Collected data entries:
--- START ---
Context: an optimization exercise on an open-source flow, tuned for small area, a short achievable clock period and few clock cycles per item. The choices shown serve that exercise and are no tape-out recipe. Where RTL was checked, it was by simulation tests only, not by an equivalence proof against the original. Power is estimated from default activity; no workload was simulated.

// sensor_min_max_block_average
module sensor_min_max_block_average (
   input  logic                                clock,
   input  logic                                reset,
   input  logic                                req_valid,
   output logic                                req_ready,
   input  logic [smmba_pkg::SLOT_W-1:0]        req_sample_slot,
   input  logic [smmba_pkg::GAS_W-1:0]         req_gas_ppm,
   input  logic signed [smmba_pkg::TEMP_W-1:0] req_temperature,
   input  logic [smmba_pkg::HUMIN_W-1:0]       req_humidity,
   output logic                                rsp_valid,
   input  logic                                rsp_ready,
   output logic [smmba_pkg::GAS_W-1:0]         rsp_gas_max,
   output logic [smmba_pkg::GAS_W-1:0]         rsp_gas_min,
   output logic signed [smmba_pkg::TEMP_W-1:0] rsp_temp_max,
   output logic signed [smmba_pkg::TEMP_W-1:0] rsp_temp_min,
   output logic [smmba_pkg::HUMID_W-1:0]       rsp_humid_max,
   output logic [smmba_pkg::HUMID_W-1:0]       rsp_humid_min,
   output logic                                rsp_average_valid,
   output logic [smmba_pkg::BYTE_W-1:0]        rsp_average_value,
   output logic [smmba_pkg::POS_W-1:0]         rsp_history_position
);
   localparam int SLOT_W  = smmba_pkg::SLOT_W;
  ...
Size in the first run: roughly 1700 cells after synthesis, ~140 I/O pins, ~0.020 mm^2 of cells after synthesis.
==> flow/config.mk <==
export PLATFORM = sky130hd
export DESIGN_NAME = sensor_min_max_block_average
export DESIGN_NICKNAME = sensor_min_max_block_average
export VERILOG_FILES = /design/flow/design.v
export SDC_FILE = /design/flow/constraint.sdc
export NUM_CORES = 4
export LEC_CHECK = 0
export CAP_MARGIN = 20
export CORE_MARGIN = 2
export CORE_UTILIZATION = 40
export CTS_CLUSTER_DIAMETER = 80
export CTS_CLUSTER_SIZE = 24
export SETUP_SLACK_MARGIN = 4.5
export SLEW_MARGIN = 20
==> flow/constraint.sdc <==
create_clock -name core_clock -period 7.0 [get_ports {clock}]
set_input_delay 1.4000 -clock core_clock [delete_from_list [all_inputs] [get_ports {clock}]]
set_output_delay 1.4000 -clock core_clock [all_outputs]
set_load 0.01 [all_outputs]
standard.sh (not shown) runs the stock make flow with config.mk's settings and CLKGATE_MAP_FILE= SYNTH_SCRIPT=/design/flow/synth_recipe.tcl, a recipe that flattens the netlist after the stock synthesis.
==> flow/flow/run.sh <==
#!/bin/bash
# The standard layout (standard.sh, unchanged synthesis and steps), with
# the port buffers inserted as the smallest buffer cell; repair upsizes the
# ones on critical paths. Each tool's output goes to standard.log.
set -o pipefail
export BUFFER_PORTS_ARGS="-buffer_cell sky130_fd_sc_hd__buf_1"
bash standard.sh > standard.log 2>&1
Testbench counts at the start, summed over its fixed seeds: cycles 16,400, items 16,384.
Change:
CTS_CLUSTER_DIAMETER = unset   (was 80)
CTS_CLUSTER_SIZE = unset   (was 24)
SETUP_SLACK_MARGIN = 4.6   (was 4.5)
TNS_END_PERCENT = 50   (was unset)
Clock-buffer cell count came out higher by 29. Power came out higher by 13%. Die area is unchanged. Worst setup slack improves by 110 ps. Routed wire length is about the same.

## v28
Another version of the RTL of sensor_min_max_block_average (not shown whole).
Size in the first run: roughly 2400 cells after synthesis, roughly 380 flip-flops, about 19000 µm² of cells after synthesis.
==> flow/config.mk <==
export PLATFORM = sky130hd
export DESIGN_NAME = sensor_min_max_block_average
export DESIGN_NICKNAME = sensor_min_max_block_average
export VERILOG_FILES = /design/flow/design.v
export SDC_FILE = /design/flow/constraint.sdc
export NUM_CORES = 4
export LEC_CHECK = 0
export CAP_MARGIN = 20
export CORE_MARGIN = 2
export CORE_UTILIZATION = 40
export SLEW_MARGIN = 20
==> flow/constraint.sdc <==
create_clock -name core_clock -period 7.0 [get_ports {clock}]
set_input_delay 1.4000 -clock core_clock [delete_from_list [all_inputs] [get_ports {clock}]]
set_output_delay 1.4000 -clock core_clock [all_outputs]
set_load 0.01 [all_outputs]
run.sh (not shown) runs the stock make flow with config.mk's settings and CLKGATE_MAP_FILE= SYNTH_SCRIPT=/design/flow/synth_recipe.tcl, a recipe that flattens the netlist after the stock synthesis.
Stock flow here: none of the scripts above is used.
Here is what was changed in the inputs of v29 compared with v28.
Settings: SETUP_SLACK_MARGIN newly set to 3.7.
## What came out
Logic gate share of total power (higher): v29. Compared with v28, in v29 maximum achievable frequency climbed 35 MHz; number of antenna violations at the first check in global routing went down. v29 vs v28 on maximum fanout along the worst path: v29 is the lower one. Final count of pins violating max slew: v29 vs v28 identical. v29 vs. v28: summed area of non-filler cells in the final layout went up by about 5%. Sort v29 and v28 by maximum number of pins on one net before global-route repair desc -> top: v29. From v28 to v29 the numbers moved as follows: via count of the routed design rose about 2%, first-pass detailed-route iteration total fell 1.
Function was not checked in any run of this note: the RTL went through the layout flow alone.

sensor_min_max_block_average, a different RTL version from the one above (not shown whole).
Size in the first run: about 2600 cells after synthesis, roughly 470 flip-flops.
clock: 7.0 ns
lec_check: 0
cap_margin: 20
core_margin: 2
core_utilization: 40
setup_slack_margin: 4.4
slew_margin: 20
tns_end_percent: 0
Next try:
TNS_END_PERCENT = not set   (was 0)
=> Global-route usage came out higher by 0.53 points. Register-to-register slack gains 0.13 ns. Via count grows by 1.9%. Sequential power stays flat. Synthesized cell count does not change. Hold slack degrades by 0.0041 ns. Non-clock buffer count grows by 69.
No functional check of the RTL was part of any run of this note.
--- END ---
--- START ---
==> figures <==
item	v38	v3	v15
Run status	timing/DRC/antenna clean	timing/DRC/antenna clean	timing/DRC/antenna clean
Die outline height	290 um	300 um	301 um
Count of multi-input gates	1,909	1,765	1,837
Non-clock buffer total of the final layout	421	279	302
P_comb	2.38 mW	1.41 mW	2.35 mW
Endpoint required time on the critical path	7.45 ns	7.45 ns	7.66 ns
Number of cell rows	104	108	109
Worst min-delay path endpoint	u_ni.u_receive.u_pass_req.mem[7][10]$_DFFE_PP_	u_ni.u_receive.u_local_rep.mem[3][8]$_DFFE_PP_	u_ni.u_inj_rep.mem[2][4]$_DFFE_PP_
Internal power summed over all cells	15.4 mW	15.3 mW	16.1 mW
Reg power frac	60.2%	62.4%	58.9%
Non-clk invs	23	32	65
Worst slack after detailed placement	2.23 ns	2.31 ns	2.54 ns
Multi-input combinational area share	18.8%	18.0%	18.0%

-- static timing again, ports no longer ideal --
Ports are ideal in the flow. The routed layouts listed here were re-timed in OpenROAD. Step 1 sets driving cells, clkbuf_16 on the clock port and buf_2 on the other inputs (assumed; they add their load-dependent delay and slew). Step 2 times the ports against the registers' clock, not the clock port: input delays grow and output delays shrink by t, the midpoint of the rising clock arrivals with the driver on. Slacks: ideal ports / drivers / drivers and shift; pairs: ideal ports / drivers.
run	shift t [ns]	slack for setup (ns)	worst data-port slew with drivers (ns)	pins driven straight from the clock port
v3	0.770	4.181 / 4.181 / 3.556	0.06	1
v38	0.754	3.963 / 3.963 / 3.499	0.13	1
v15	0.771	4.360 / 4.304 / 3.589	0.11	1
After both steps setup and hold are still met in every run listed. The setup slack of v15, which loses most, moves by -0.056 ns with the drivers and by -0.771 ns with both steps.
--- END ---
- _The task_
Copy down each line in the entries that has the word "listed".

- _Output_
Ports are ideal in the flow. The routed layouts listed here were re-timed in OpenROAD. Step 1 sets driving cells, clkbuf_16 on the clock port and buf_2 on the other inputs (assumed; they add their load-dependent delay and slew). Step 2 times the ports against the registers' clock, not the clock port: input delays grow and output delays shrink by t, the midpoint of the rising clock arrivals with the driver on. Slacks: ideal ports / drivers / drivers and shift; pairs: ideal ports / drivers.
After both steps setup and hold are still met in every run listed. The setup slack of v15, which loses most, moves by -0.056 ns with the drivers and by -0.771 ns with both steps.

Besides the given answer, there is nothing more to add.